**** Exercise data ****

<file path="config.mk">
export PLATFORM = sky130hd
export DESIGN_NAME = slave_comm_state_gating
export DESIGN_NICKNAME = d
export VERILOG_FILES = /design/src/slave_comm_pkg.sv /design/src/pdo_fifo.sv /design/src/slave_comm_state_gating.sv
export SDC_FILE = /design/constraint.sdc
export NUM_CORES = 1
export LEC_CHECK = 0
export BUFFER_PORTS_ARGS = -buffer_cell sky130_fd_sc_hd__buf_2
export CAP_MARGIN = 40
export CORE_ASPECT_RATIO = 1.2
export CORE_UTILIZATION = 41
export DETAILED_ROUTE_END_ITERATION = 10
export GPL_TIMING_DRIVEN = 0
export PLACE_DENSITY = 0.7
export SLEW_MARGIN = 20
export SYNTH_ARGS = -nofsm -noshare
export SYNTH_HDL_FRONTEND = slang
export SYNTH_SLANG_ARGS = --single-unit
</file>
<file path="constraint.sdc">
create_clock -name clk_in -period 3.1 [get_ports clk_in]
set_input_delay 0.31 -clock clk_in [delete_from_list [all_inputs] [get_ports clk_in]]
set_output_delay 0.31 -clock clk_in [all_outputs]
set_load 0.05 [all_outputs]
</file>
<file path="src/slave_comm_pkg.sv">
// package with state codes, request codes and timing for the slave communication state gating
package slave_comm_pkg;

    // ----------------------------------------------------------------
    // slave state machine encoding
    // ----------------------------------------------------------------
    typedef enum logic [1:0] {
        ST_INIT = 2'h0,
        ST_PRE_OPERATIONAL = 2'h1,
        ST_SAFE_OPERATIONAL = 2'h2,
        ST_OPERATIONAL = 2'h3
    } slave_state_t;

    // ----------------------------------------------------------------
    // request results and defaults
    // ----------------------------------------------------------------
    localparam logic [1:0] RESULT_NONE = 2'h0;
    localparam logic [1:0] RESULT_ACCEPT = 2'h1;
    localparam logic [1:0] RESULT_REFUSE = 2'h2;
    localparam int INIT_DONE_CYCLES = 4;
    localparam int DATA_WIDTH = 16;
    localparam int FIFO_DEPTH = 16;
    localparam int INDEX_WIDTH = 16;
    localparam int SENSOR_COUNT_WIDTH = 4;

endpackage

</file>
<file path="src/pdo_fifo.sv">
// synchronous fifo with valid and ready on both sides
module pdo_fifo #(
    parameter int WIDTH = 16,
    parameter int DEPTH = 16
) (
    input wire logic clk_in,
    input wire logic rst_in,
    input wire logic flush_in,
    input wire logic [WIDTH-1:0] wr_data_in,
    input wire logic wr_valid_in,
    output logic wr_ready_out,
    output logic [WIDTH-1:0] rd_data_out,
    output logic rd_valid_out,
    input wire logic rd_ready_in
);
    localparam int AW = $clog2(DEPTH);

    typedef struct packed {
        logic [AW-1:0] wp;
        logic [AW-1:0] rp;
        logic [AW:0] count;
    } fifo_state_t;

    logic [WIDTH-1:0] mem [DEPTH];
    fifo_state_t s_r;
    fifo_state_t s_nxt;
    logic do_wr;
    logic do_rd;

    // full compare at the counter's own width so a depth of 2**AW is not lost
    assign wr_ready_out = (s_r.count != (AW+1)'(DEPTH)) && !flush_in;
    assign rd_valid_out = (s_r.count != '0);
    assign rd_data_out = mem[s_r.rp];
    assign do_wr = wr_valid_in && wr_ready_out;
    assign do_rd = rd_valid_out && rd_ready_in;

    always_comb begin
        s_nxt = s_r;
        if (flush_in) begin
            s_nxt = '0;
        end else begin
            if (do_wr) begin
                s_nxt.wp = s_r.wp + 1'b1;
            end
            if (do_rd) begin
                s_nxt.rp = s_r.rp + 1'b1;
            end
            s_nxt.count = s_r.count + (AW+1)'(do_wr) - (AW+1)'(do_rd);
        end
    end

    always_ff @(posedge clk_in) begin
        if (rst_in) begin
            s_r <= '0;
        end else begin
            s_r <= s_nxt;
        end
        if (do_wr) begin
            mem[s_r.wp] <= wr_data_in;
        end
    end

endmodule

</file>
<file path="src/slave_comm_state_gating.sv">
// slave communication state machine gating mailbox and cyclic process data

// Notes on behaviour
// state changes only on a master request; never on its own
// initialising: mailbox refused, no cyclic transmit, no cyclic receive
// pre-operational: mailbox served, cyclic data neither sent nor accepted
// pre-operational is entered only once initialisation has completed
// safe-operational: mailbox served, inputs sent, received outputs ignored
// operational: mailbox served, cyclic data sent and accepted
// request to operational refused while no sensor amplifier is present
// mailbox reads and writes any dictionary entry, event driven
// cyclic data sent only on the regular period tick, mappable objects only
// after reset start initialising with all communication disabled
module slave_comm_state_gating #(
    parameter int DATA_WIDTH = slave_comm_pkg::DATA_WIDTH,
    parameter int FIFO_DEPTH = slave_comm_pkg::FIFO_DEPTH,
    parameter int INIT_CYCLES = slave_comm_pkg::INIT_DONE_CYCLES
) (
    input wire logic clk_in,
    input wire logic rst_in,
    // master state request
    input wire logic state_req_valid_in,
    input wire logic [1:0] state_req_in,
    output logic [1:0] state_out,
    output logic [1:0] req_result_out,
    // sensor side
    input wire logic [slave_comm_pkg::SENSOR_COUNT_WIDTH-1:0] sensor_count_in,
    // mailbox access
    input wire logic mbx_valid_in,
    input wire logic mbx_write_in,
    input wire logic [slave_comm_pkg::INDEX_WIDTH-1:0] mbx_index_in,
    input wire logic [DATA_WIDTH-1:0] mbx_wdata_in,
    output logic mbx_done_out,
    output logic mbx_refused_out,
    output logic mbx_write_out,
    output logic [slave_comm_pkg::INDEX_WIDTH-1:0] mbx_index_out,
    output logic [DATA_WIDTH-1:0] mbx_data_out,
    input wire logic [DATA_WIDTH-1:0] dict_rdata_in,
    // cyclic transmit: local inputs into fifo, drained on the cycle tick
    input wire logic [DATA_WIDTH-1:0] tx_data_in,
    input wire logic tx_valid_in,
    input wire logic tx_mappable_in,
    output logic tx_ready_out,
    input wire logic cycle_tick_in,
    output logic [DATA_WIDTH-1:0] pdo_tx_data_out,
    output logic pdo_tx_valid_out,
    // cyclic receive from master
    input wire logic [DATA_WIDTH-1:0] pdo_rx_data_in,
    input wire logic pdo_rx_valid_in,
    output logic [DATA_WIDTH-1:0] out_data_out,
    output logic out_valid_out,
    output logic [2:0] gate_out
);

    // ----------------------------------------------------------------
    // state record
    // ----------------------------------------------------------------
    typedef struct packed {
        slave_comm_pkg::slave_state_t st;
        logic init_done;
        logic [7:0] init_cnt;
        logic [1:0] result;
        logic mbx_done;
        logic mbx_refused;
        logic mbx_write;
        logic [slave_comm_pkg::INDEX_WIDTH-1:0] mbx_index;
        logic [DATA_WIDTH-1:0] mbx_data;
        logic [DATA_WIDTH-1:0] tx_data;
        logic tx_valid;
        logic [DATA_WIDTH-1:0] out_data;
        logic out_valid;
        logic tx_ready;
        logic [2:0] gate;
    } gate_state_t;

    gate_state_t s_r;
    gate_state_t s_nxt;
    logic mbx_ok;
    logic tx_ok;
    logic rx_ok;
    logic [DATA_WIDTH-1:0] fifo_data;
    logic fifo_valid;
    logic fifo_pop;
    logic fifo_wr_ready;
    slave_comm_pkg::slave_state_t req_st;

    assign req_st = slave_comm_pkg::slave_state_t'(state_req_in);
    assign mbx_ok = (s_r.st != slave_comm_pkg::ST_INIT); // see R2
    assign tx_ok = (s_r.st == slave_comm_pkg::ST_SAFE_OPERATIONAL)
        || (s_r.st == slave_comm_pkg::ST_OPERATIONAL);
    assign rx_ok = (s_r.st == slave_comm_pkg::ST_OPERATIONAL);
    assign fifo_pop = tx_ok && cycle_tick_in && fifo_valid;

    // ----------------------------------------------------------------
    // transmit buffer
    // ----------------------------------------------------------------
    pdo_fifo #(
        .WIDTH(DATA_WIDTH),
        .DEPTH(FIFO_DEPTH)
    ) u_tx_fifo (
        .clk_in(clk_in),
        .rst_in(rst_in),
        .flush_in(!tx_ok),
        .wr_data_in(tx_data_in),
        .wr_valid_in(tx_valid_in && tx_mappable_in),
        .wr_ready_out(fifo_wr_ready),
        .rd_data_out(fifo_data),
        .rd_valid_out(fifo_valid),
        .rd_ready_in(fifo_pop)
    );

    // ----------------------------------------------------------------
    // next state
    // ----------------------------------------------------------------
    always_comb begin
        s_nxt = s_r;
        s_nxt.result = slave_comm_pkg::RESULT_NONE;
        s_nxt.mbx_done = 1'b0;
        s_nxt.mbx_refused = 1'b0;
        s_nxt.tx_valid = 1'b0;
        s_nxt.out_valid = 1'b0;
        s_nxt.tx_ready = fifo_wr_ready;
        if (!s_r.init_done) begin
            if (s_r.init_cnt == 8'(INIT_CYCLES - 1)) begin
                s_nxt.init_done = 1'b1;
            end else begin
                s_nxt.init_cnt = s_r.init_cnt + 8'h01;
            end
        end
        if (state_req_valid_in) begin
            s_nxt.result = slave_comm_pkg::RESULT_ACCEPT;
            case (req_st)
                slave_comm_pkg::ST_INIT: begin
                    s_nxt.st = slave_comm_pkg::ST_INIT;
                end
                slave_comm_pkg::ST_PRE_OPERATIONAL: begin
                    if (s_r.init_done) begin
                        s_nxt.st = slave_comm_pkg::ST_PRE_OPERATIONAL;
                    end else begin
                        s_nxt.result = slave_comm_pkg::RESULT_REFUSE;
                    end
                end
                slave_comm_pkg::ST_SAFE_OPERATIONAL: begin
                    if (s_r.st != slave_comm_pkg::ST_INIT) begin
                        s_nxt.st = slave_comm_pkg::ST_SAFE_OPERATIONAL;
                    end else begin
                        s_nxt.result = slave_comm_pkg::RESULT_REFUSE;
                    end
                end
                slave_comm_pkg::ST_OPERATIONAL: begin
                    if (s_r.st == slave_comm_pkg::ST_INIT || s_r.st == slave_comm_pkg::ST_PRE_OPERATIONAL
                        || sensor_count_in == '0) begin
                        s_nxt.result = slave_comm_pkg::RESULT_REFUSE;
                    end else begin
                        s_nxt.st = slave_comm_pkg::ST_OPERATIONAL;
                    end
                end
                default: begin
                    s_nxt.result = slave_comm_pkg::RESULT_REFUSE;
                end
            endcase
        end
        // gate flags follow the next state so they line up with state_out
        s_nxt.gate = {s_nxt.st == slave_comm_pkg::ST_OPERATIONAL,
            s_nxt.st == slave_comm_pkg::ST_SAFE_OPERATIONAL || s_nxt.st == slave_comm_pkg::ST_OPERATIONAL,
            s_nxt.st != slave_comm_pkg::ST_INIT};
        if (mbx_valid_in) begin
            s_nxt.mbx_refused = !mbx_ok;
            s_nxt.mbx_done = mbx_ok;
            s_nxt.mbx_write = mbx_write_in;
            s_nxt.mbx_index = mbx_index_in;
            s_nxt.mbx_data = mbx_write_in ? mbx_wdata_in : dict_rdata_in;
        end
        if (fifo_pop) begin
            s_nxt.tx_valid = 1'b1; // see R5
            s_nxt.tx_data = fifo_data;
        end
        if (pdo_rx_valid_in && rx_ok) begin // see R5
            s_nxt.out_valid = 1'b1;
            s_nxt.out_data = pdo_rx_data_in;
        end
    end

    always_ff @(posedge clk_in) begin
        if (rst_in) begin
            s_r <= '0;
        end else begin
            s_r <= s_nxt;
        end
    end

    // ----------------------------------------------------------------
    // outputs
    // ----------------------------------------------------------------
    assign state_out = s_r.st;
    assign req_result_out = s_r.result;
    assign mbx_done_out = s_r.mbx_done;
    assign mbx_refused_out = s_r.mbx_refused;
    assign mbx_write_out = s_r.mbx_write;
    assign mbx_index_out = s_r.mbx_index;
    assign mbx_data_out = s_r.mbx_data;
    assign tx_ready_out = s_r.tx_ready;
    assign pdo_tx_data_out = s_r.tx_data;
    assign pdo_tx_valid_out = s_r.tx_valid;
    assign out_data_out = s_r.out_data;
    assign out_valid_out = s_r.out_valid;
    assign gate_out = s_r.gate;

    // ----------------------------------------------------------------
    // checks
    // ----------------------------------------------------------------
    a_no_self_change: assert property (@(posedge clk_in) disable iff (rst_in)
        $changed(state_out) && !$past(rst_in) |-> $past(state_req_valid_in))
        else $error("state changed without request");
    a_init_mbx_refused: assert property (@(posedge clk_in) disable iff (rst_in)
        mbx_valid_in && state_out == 2'h0 |=> mbx_refused_out && !mbx_done_out)
        else $error("mailbox served while initialising");
    a_preop_mbx_served: assert property (@(posedge clk_in) disable iff (rst_in)
        mbx_valid_in && state_out == 2'h1 |=> mbx_done_out)
        else $error("mailbox not served in pre-operational");
    a_preop_after_init: assert property (@(posedge clk_in) disable iff (rst_in)
        state_out == 2'h1 |-> s_r.init_done)
        else $error("pre-operational before initialisation done");
    a_safeop_rx_ignored: assert property (@(posedge clk_in) disable iff (rst_in)
        out_valid_out |-> $past(state_out) == 2'h3 && $past(pdo_rx_valid_in))
        else $error("output data accepted outside operational");
    a_tx_only_running: assert property (@(posedge clk_in) disable iff (rst_in)
        pdo_tx_valid_out |-> $past(state_out) >= 2'h2 && $past(cycle_tick_in))
        else $error("cyclic transmit outside allowed states or tick");
    a_op_needs_sensor: assert property (@(posedge clk_in) disable iff (rst_in)
        state_req_valid_in && state_req_in == 2'h3 && sensor_count_in == '0 && state_out != 2'h3
        |=> state_out != 2'h3 && req_result_out == 2'h2)
        else $error("operational entered without amplifier");
    a_reset_init: assert property (@(posedge clk_in)
        rst_in |=> state_out == 2'h0 && !pdo_tx_valid_out && !out_valid_out)
        else $error("not initialising after reset");

endmodule

</file>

****

*Problem description*.
When a line in the records holds the string "outside", copy that line.

*Solution*.
        else $error("output data accepted outside operational");
        else $error("cyclic transmit outside allowed states or tick");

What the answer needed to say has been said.